セリアはアルグートの持つエレメンタルの力を使用して対抗しようとするが、雷を相手にそれは間に合わない。
一か八か、ブロは意を決し前へ駆け出す。
だが、それより速く雷が――――
















「ダークネスセル」


















その言葉の後に続けて弾け跳んだ。
ザン!! とセリアとブロの手前に二本の短剣が足場に刺さる。




「!?」
「げっ!」


突然の奇襲に驚くセリア。

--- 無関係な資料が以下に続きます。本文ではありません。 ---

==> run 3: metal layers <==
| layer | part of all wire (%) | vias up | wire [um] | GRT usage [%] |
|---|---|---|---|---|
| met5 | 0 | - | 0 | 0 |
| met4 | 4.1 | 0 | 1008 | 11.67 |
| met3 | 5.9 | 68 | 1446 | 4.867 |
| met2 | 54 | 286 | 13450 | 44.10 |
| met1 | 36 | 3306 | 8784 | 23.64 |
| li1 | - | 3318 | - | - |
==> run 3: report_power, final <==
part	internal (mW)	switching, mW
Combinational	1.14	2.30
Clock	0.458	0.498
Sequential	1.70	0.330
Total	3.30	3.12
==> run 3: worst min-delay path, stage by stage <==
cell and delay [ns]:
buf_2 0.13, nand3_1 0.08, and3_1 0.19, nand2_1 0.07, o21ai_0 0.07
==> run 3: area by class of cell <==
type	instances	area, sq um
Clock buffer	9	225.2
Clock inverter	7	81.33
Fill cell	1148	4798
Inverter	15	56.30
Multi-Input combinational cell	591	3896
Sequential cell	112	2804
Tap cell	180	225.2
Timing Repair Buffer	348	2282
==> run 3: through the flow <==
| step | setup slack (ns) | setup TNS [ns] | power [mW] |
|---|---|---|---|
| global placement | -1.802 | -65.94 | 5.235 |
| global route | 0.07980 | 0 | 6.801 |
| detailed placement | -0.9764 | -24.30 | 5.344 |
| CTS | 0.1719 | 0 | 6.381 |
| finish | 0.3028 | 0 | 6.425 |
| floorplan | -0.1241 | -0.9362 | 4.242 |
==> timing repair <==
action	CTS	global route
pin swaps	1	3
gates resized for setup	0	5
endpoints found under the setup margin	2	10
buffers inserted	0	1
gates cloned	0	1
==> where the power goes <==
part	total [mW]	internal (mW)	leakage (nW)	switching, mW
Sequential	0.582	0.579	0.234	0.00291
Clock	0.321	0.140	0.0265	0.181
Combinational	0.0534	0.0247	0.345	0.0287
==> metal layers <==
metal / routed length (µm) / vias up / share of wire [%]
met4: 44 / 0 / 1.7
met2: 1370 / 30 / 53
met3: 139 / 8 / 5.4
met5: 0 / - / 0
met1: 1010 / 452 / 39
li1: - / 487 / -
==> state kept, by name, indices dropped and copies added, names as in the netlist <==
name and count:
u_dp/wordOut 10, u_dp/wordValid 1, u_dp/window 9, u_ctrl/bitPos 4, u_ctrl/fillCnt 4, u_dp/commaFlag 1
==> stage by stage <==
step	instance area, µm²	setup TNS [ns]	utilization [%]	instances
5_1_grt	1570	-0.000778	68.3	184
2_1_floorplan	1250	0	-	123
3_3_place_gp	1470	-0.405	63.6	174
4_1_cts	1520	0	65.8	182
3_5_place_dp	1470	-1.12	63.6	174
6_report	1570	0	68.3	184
`src/rtl/skx_pkg.sv`:
```
`timescale 1ns/1ps
package skx_pkg;
   typedef enum logic [1:0] {
      PH_DECODE = 2'd0,
      PH_READ   = 2'd1,
      PH_PROC   = 2'd2,
      PH_WRITE  = 2'd3
   } phase_e;

   typedef enum logic [1:0] {
      OP_NOP     = 2'd0,
      OP_XORLIT  = 2'd1,
      OP_TSTSKIP = 2'd2
   } op_e;

   typedef struct packed {
      op_e        op;
      logic       bank_bit;
      logic [7:0] fld;
      logic       two_word;
   } dec_s;
endpackage

```
`src/rtl/skx_decode.sv`:
```
`timescale 1ns/1ps
module skx_decode
   import skx_pkg::*;
#(
   parameter int         INSN_W   = 16,
   parameter logic [7:0] XOR_OPC  = 8'h0A,
   parameter logic [6:0] TST_OPC  = 7'b0110011,
   parameter logic [3:0] LONG_A   = 4'hC,
   parameter logic [3:0] LONG_B   = 4'hE
) (
   input  logic [INSN_W-1:0] word,
   output dec_s              dec
);
   localparam int TOP = INSN_W - 1;

   generate
      if (INSN_W != 16) begin : g_bad_width
         $error("skx_decode: INSN_W must be 16");
      end
   endgenerate

   always_comb begin
      dec          = '0;
      dec.fld      = word[7:0];
      dec.bank_bit = word[8];
      dec.two_word = (word[TOP -: 4] == LONG_A) || (word[TOP -: 4] == LONG_B);
      if (word[TOP -: 8] == XOR_OPC)
         dec.op = OP_XORLIT;
      else if (word[TOP -: 7] == TST_OPC)
         dec.op = OP_TSTSKIP;
      else
         dec.op = OP_NOP;
   end
endmodule

```
`src/rtl/skx_addr_gen.sv`:
```
`timescale 1ns/1ps
module skx_addr_gen #(
   parameter int              DATA_W    = 8,
   parameter int              BANK_W    = 4,
   parameter int              ADDR_W    = BANK_W + DATA_W,
   parameter logic [DATA_W-1:0] ACC_SPLIT = 8'h60,
   parameter bit              EXT_EN    = 1'b1
) (
   input  logic              bank_bit,
   input  logic [DATA_W-1:0] fld,
   input  logic [BANK_W-1:0] bank_sel,
   input  logic              ext_mode,
   input  logic [ADDR_W-1:0] index_base,
   output logic [ADDR_W-1:0] addr
);
   localparam logic [BANK_W-1:0] LOW_BANK  = '0;
   localparam logic [BANK_W-1:0] HIGH_BANK = '1;

   generate
      if (ADDR_W != BANK_W + DATA_W) begin : g_bad_addr
         $error("skx_addr_gen: ADDR_W must equal BANK_W + DATA_W");
      end
   endgenerate

   logic [ADDR_W-1:0] access_addr;
   logic              use_index;

   assign access_addr = (fld < ACC_SPLIT) ? {LOW_BANK, fld} : {HIGH_BANK, fld};

   generate
      if (EXT_EN) begin : g_ext
         assign use_index = ext_mode && (fld < ACC_SPLIT);
      end else begin : g_no_ext
         logic unused_ext;
         assign unused_ext = ext_mode ^ (^index_base);
         assign use_index  = 1'b0;
      end
   endgenerate

   always_comb begin
      if (bank_bit)
         addr = {bank_sel, fld};
      else if (use_index)
         addr = index_base + {{BANK_W{1'b0}}, fld};
      else
         addr = access_addr;
   end

   // low half of access bank stays in bank 0 unless indexing applies
   always_comb begin
      if (!bank_bit && !ext_mode && (fld < ACC_SPLIT))
         p_acc_low_r9: assert (addr[ADDR_W-1 -: BANK_W] == LOW_BANK);
   end
endmodule

```
`src/rtl/skx_alu.sv`:
```
`timescale 1ns/1ps
module skx_alu #(
   parameter int DATA_W = 8
) (
   input  logic [DATA_W-1:0] w_in,
   input  logic [DATA_W-1:0] lit,
   input  logic [DATA_W-1:0] opnd,
   output logic [DATA_W-1:0] xor_res,
   output logic              res_neg,
   output logic              res_zero,
   output logic              opnd_zero
);
   assign xor_res   = w_in ^ lit;
   assign res_neg   = xor_res[DATA_W-1];
   assign res_zero  = (xor_res == '0);
   assign opnd_zero = (opnd == '0);
endmodule

```
`src/rtl/skx_exec_unit.sv`:
```
`timescale 1ns/1ps
module skx_exec_unit
   import skx_pkg::*;
#(
   parameter int DATA_W = 8,
   parameter int BANK_W = 4,
   parameter int PC_W   = 8,
   parameter int INSN_W = 16,
   parameter bit EXT_EN = 1'b1
) (
   input  logic              clk,
   input  logic              rst,
   output logic [PC_W-1:0]   rom_addr,
   input  logic [INSN_W-1:0] rom_data,
   output logic [BANK_W+DATA_W-1:0] rf_addr,
   input  logic [DATA_W-1:0] rf_data,
   input  logic [BANK_W-1:0] bank_sel,
   input  logic              ext_mode,
   input  logic [BANK_W+DATA_W-1:0] index_base,
   output logic [DATA_W-1:0] w_reg,
   output logic              flag_n,
   output logic              flag_z,
   output logic [1:0]        phase,
   output logic              exec_slot
);
   localparam int ADDR_W = BANK_W + DATA_W;

   generate
      if (DATA_W != 8) begin : g_bad_data
         $error("skx_exec_unit: DATA_W must be 8");
      end
      if (PC_W < 2) begin : g_bad_pc
         $error("skx_exec_unit: PC_W too small");
      end
   endgenerate

   logic [1:0]        phase_q;
   logic [PC_W-1:0]   pc_q;
   logic [INSN_W-1:0] ir_q;
   logic              disc_q;
   logic [DATA_W-1:0] w_q, opnd_q, res_q;
   logic              n_q, z_q, res_n_q, res_z_q, opz_q;

   dec_s              dec;
   logic [DATA_W-1:0] xor_res;
   logic              res_neg, res_zero, opnd_zero;
   logic              skip_now;

   skx_decode #(.INSN_W(INSN_W)) u_dec (
      .word (ir_q),
      .dec  (dec)
   );

   skx_addr_gen #(
      .DATA_W (DATA_W),
      .BANK_W (BANK_W),
      .ADDR_W (ADDR_W),
      .EXT_EN (EXT_EN)
   ) u_addr (
      .bank_bit   (dec.bank_bit),
      .fld        (dec.fld),
      .bank_sel   (bank_sel),
      .ext_mode   (ext_mode),
      .index_base (index_base),
      .addr       (rf_addr)
   );

   skx_alu #(.DATA_W(DATA_W)) u_alu (
      .w_in      (w_q),
      .lit       (dec.fld),
      .opnd      (opnd_q),
      .xor_res   (xor_res),
      .res_neg   (res_neg),
      .res_zero  (res_zero),
      .opnd_zero (opnd_zero)
   );

   assign skip_now = !disc_q && (dec.op == OP_TSTSKIP) && opz_q;

   always_ff @(posedge clk) begin
      if (rst) begin
         phase_q <= 2'd0;
         pc_q    <= '0;
         ir_q    <= '0;
         disc_q  <= 1'b1;
         w_q     <= '0;
         n_q     <= 1'b0;
         z_q     <= 1'b0;
         opnd_q  <= '0;
         res_q   <= '0;
         res_n_q <= 1'b0;
         res_z_q <= 1'b0;
         opz_q   <= 1'b0;
      end else begin
         phase_q <= phase_q + 2'd1;
         case (phase_q)
            PH_READ: opnd_q <= rf_data;
            PH_PROC: begin
               res_q   <= xor_res;
               res_n_q <= res_neg;
               res_z_q <= res_zero;
               opz_q   <= opnd_zero;
            end
            PH_WRITE: begin
               if (!disc_q && (dec.op == OP_XORLIT)) begin
                  w_q <= res_q;
                  n_q <= res_n_q;
                  z_q <= res_z_q;
               end
               ir_q   <= rom_data;
               pc_q   <= pc_q + {{(PC_W-1){1'b0}}, 1'b1};
               disc_q <= skip_now || (disc_q && dec.two_word);
            end
            default: ;
         endcase
      end
   end

   assign rom_addr  = pc_q;
   assign w_reg     = w_q;
   assign flag_n    = n_q;
   assign flag_z    = z_q;
   assign phase     = phase_q;
   assign exec_slot = !disc_q;

   // phases advance one per clock
   p_phase_seq_r2: assert property (@(posedge clk) disable iff (rst)
      1'b1 |=> phase_q == $past(phase_q) + 2'd1);
   // PC moves only at end of write phase
   p_pc_hold_r2: assert property (@(posedge clk) disable iff (rst)
      (phase_q != 2'd3) |=> $stable(pc_q));
   p_pc_adv_r2: assert property (@(posedge clk) disable iff (rst)
      (phase_q == 2'd3) |=> pc_q == $past(pc_q) + {{(PC_W-1){1'b0}}, 1'b1});
   // W only written at the end of the write phase
   p_w_window_r3: assert property (@(posedge clk) disable iff (rst)
      (phase_q != 2'd3) |=> $stable(w_q));
   // flags agree with the new W after an XOR
   p_flags_r3: assert property (@(posedge clk) disable iff (rst)
      (phase_q == 2'd3 && !disc_q && dec.op == OP_XORLIT)
      |=> (z_q == (w_q == '0)) && (n_q == w_q[DATA_W-1]));
   // zero operand on a live test discards the next word
   p_skip_r4: assert property (@(posedge clk) disable iff (rst)
      (phase_q == 2'd3 && !disc_q && dec.op == OP_TSTSKIP && opnd_q == '0)
      |=> !exec_slot);
   // test-and-skip leaves W and flags alone
   p_tst_quiet_r7: assert property (@(posedge clk) disable iff (rst)
      (phase_q == 2'd3 && dec.op == OP_TSTSKIP)
      |=> $stable(w_q) && $stable(n_q) && $stable(z_q));
   // banked access uses bank_sel as upper address bits
   p_bank_r8: assert property (@(posedge clk) disable iff (rst)
      dec.bank_bit |-> rf_addr[ADDR_W-1 -: BANK_W] == bank_sel);
   // other words do not touch W
   p_nop_quiet_r11: assert property (@(posedge clk) disable iff (rst)
      (phase_q == 2'd3 && dec.op == OP_NOP) |=> $stable(w_q));
endmodule

```
[src/rtl/jtag_idc_pkg.sv]
package jtag_idc_pkg;

  typedef enum logic [3:0] {
    ST_RESET, ST_IDLE,
    ST_DR_SEL, ST_DR_CAP, ST_DR_SHIFT, ST_DR_EX1, ST_DR_PAUSE, ST_DR_EX2, ST_DR_UPD,
    ST_IR_SEL, ST_IR_CAP, ST_IR_SHIFT, ST_IR_EX1, ST_IR_PAUSE, ST_IR_EX2, ST_IR_UPD
  } tap_st_e;

  // Controller graph: successor of s for mode-select value m
  function automatic tap_st_e tap_next(tap_st_e s, logic m);
    tap_st_e n;
    case (s)
      ST_RESET:    n = m ? ST_RESET    : ST_IDLE;
      ST_IDLE:     n = m ? ST_DR_SEL   : ST_IDLE;
      ST_DR_SEL:   n = m ? ST_IR_SEL   : ST_DR_CAP;
      ST_DR_CAP:   n = m ? ST_DR_EX1   : ST_DR_SHIFT;
      ST_DR_SHIFT: n = m ? ST_DR_EX1   : ST_DR_SHIFT;
      ST_DR_EX1:   n = m ? ST_DR_UPD   : ST_DR_PAUSE;
      ST_DR_PAUSE: n = m ? ST_DR_EX2   : ST_DR_PAUSE;
      ST_DR_EX2:   n = m ? ST_DR_UPD   : ST_DR_SHIFT;
      ST_DR_UPD:   n = m ? ST_DR_SEL   : ST_IDLE;
      ST_IR_SEL:   n = m ? ST_RESET    : ST_IR_CAP;
      ST_IR_CAP:   n = m ? ST_IR_EX1   : ST_IR_SHIFT;
      ST_IR_SHIFT: n = m ? ST_IR_EX1   : ST_IR_SHIFT;
      ST_IR_EX1:   n = m ? ST_IR_UPD   : ST_IR_PAUSE;
      ST_IR_PAUSE: n = m ? ST_IR_EX2   : ST_IR_PAUSE;
      ST_IR_EX2:   n = m ? ST_IR_UPD   : ST_IR_SHIFT;
      default:     n = m ? ST_DR_SEL   : ST_IDLE;  // ST_IR_UPD
    endcase
    return n;
  endfunction

  // Device code for chain slot idx under revision rev.
  // Form: {generation nibble, 16C, device digit, 057}
  function automatic logic [31:0] id_code(logic [1:0] rev, int idx);
    logic [3:0] dig;
    logic [3:0] gen;
    logic       late;
    case (idx)
      0:       dig = 4'h7;
      1:       dig = 4'h3;
      2:       dig = 4'h4;
      3:       dig = 4'h5;
      default: dig = 4'h6;
    endcase
    late = (idx == 2) || (idx >= 4);
    case (rev)
      2'd0:    gen = (idx == 1 || idx == 3) ? 4'h2 : 4'h1;
      2'd1:    gen = late ? 4'h2 : 4'h3;
      default: gen = late ? 4'h3 : 4'h4;
    endcase
    return {gen, 12'h16C, dig, 12'h057};
  endfunction

  // Lowest chain bit of slot idx: one leading gap bit, one extra gap before slot gap_idx
  function automatic int id_offset(int idx, int id_w, int gap_idx);
    return 1 + idx * id_w + ((idx >= gap_idx) ? 1 : 0);
  endfunction

endpackage

[src/rtl/tap_ctrl.sv]
module tap_ctrl
  import jtag_idc_pkg::*;
(
  input  logic tck,
  input  logic trst_n,
  input  logic tms,
  output logic ev_cap_dr,
  output logic ev_shift_dr,
  output logic ev_cap_ir,
  output logic ev_shift_ir,
  output logic ev_upd_ir
);

  localparam int ONES_TO_RESET = 5;
  localparam int OW = $clog2(ONES_TO_RESET + 1);

  tap_st_e       state_q;
  tap_st_e       state_nxt;
  logic [OW-1:0] ones_q;

  assign state_nxt = tap_next(state_q, tms);

  // Actions belong to the state being entered on this edge
  assign ev_cap_dr   = (state_nxt == ST_DR_CAP);
  assign ev_shift_dr = (state_nxt == ST_DR_SHIFT);
  assign ev_cap_ir   = (state_nxt == ST_IR_CAP);
  assign ev_shift_ir = (state_nxt == ST_IR_SHIFT);
  assign ev_upd_ir   = (state_nxt == ST_IR_UPD);

  always_ff @(posedge tck or negedge trst_n) begin
    if (!trst_n) state_q <= ST_RESET;
    else         state_q <= state_nxt;
  end

  // Run of consecutive tms-high edges, saturating (feeds the R2 check)
  always_ff @(posedge tck or negedge trst_n) begin
    if (!trst_n)                         ones_q <= '0;
    else if (!tms)                       ones_q <= '0;
    else if (ones_q != OW'(ONES_TO_RESET)) ones_q <= ones_q + 1'b1;
  end

  p_five_ones_r2: assert property (@(posedge tck) disable iff (!trst_n)
    (ones_q == OW'(ONES_TO_RESET)) |-> (state_q == ST_RESET));

  p_reset_exit_r2: assert property (@(posedge tck) disable iff (!trst_n)
    (state_q == ST_RESET && !tms) |=> (state_q == ST_IDLE));

endmodule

それとは反対に顔を引きつらせるブロ。
そうしている間にも雷は放たれ二人の頭上から襲い掛かろうしていた。だが、その数秒手前で短剣に黒いオーラが灯り、それはまるで盾のように大きく伸びた。
そして、セリアたちの頭上で壁となり雷を防いだのだ。
その黒いオーラが一体何で出来ているかわからない。
だが、


「メテオブレット」


答えが出る間もなく、上空から高速で真っ直ぐと落ちるオーラを纏う四つの黒流星。それらは四体の黒狼の頭を貫き、瞬殺した。
回避どころか反応すらできなかった、あれだけ威圧を放っていた獣たちが簡単にやられた。
黒い流星は足場に突き刺さると同時にその正体を明かす。
それは先に落ちてきた二本と同様の短剣。
目の前の光景に対して、固まってしまうセリア。対してブロは嫌そうな表情を浮かべ、重い溜め息を吐き、視線を上に向けた。
セリアもつられて顔を上げた、そこで、彼女は見た。


「……黒」


視界に映ったのは、黒の存在。
高い跳躍から足場に向かって落ちる影、その者は黒のロングコートを着た、全身黒色の衣服に短髪の黒髪。
そして、それは美野里でもなければ女でもない。
セリアの前に着地した、その存在………彼女とそう歳も変わらない少年だった。
少年の着地と同時にそれぞれ突き刺さっていた六本の短剣が再び黒いオーラを灯し、まるで引き延ばされたゴムが元へと戻るようにして、武器は少年のロングコート。そのコートの端に取り付けられた六つの収納スペースに戻っていく。
セリアは目を見開いたまま、コートに戻った短剣を数える。それは二本ではない、六本の短剣。
それらの武器を操る者。
その名は―――






「六本剣使い………」






そう呟くセリア、少年はそれに反応したように彼女に振り返る。
その出会いは、これから先数々の流れが交じり合う中で、何度も繋がり合う。
過酷、悲劇、惨劇、幸福、そのどれに当てはまるかわからない。だが、否定しても、その運命だけは変わることはない。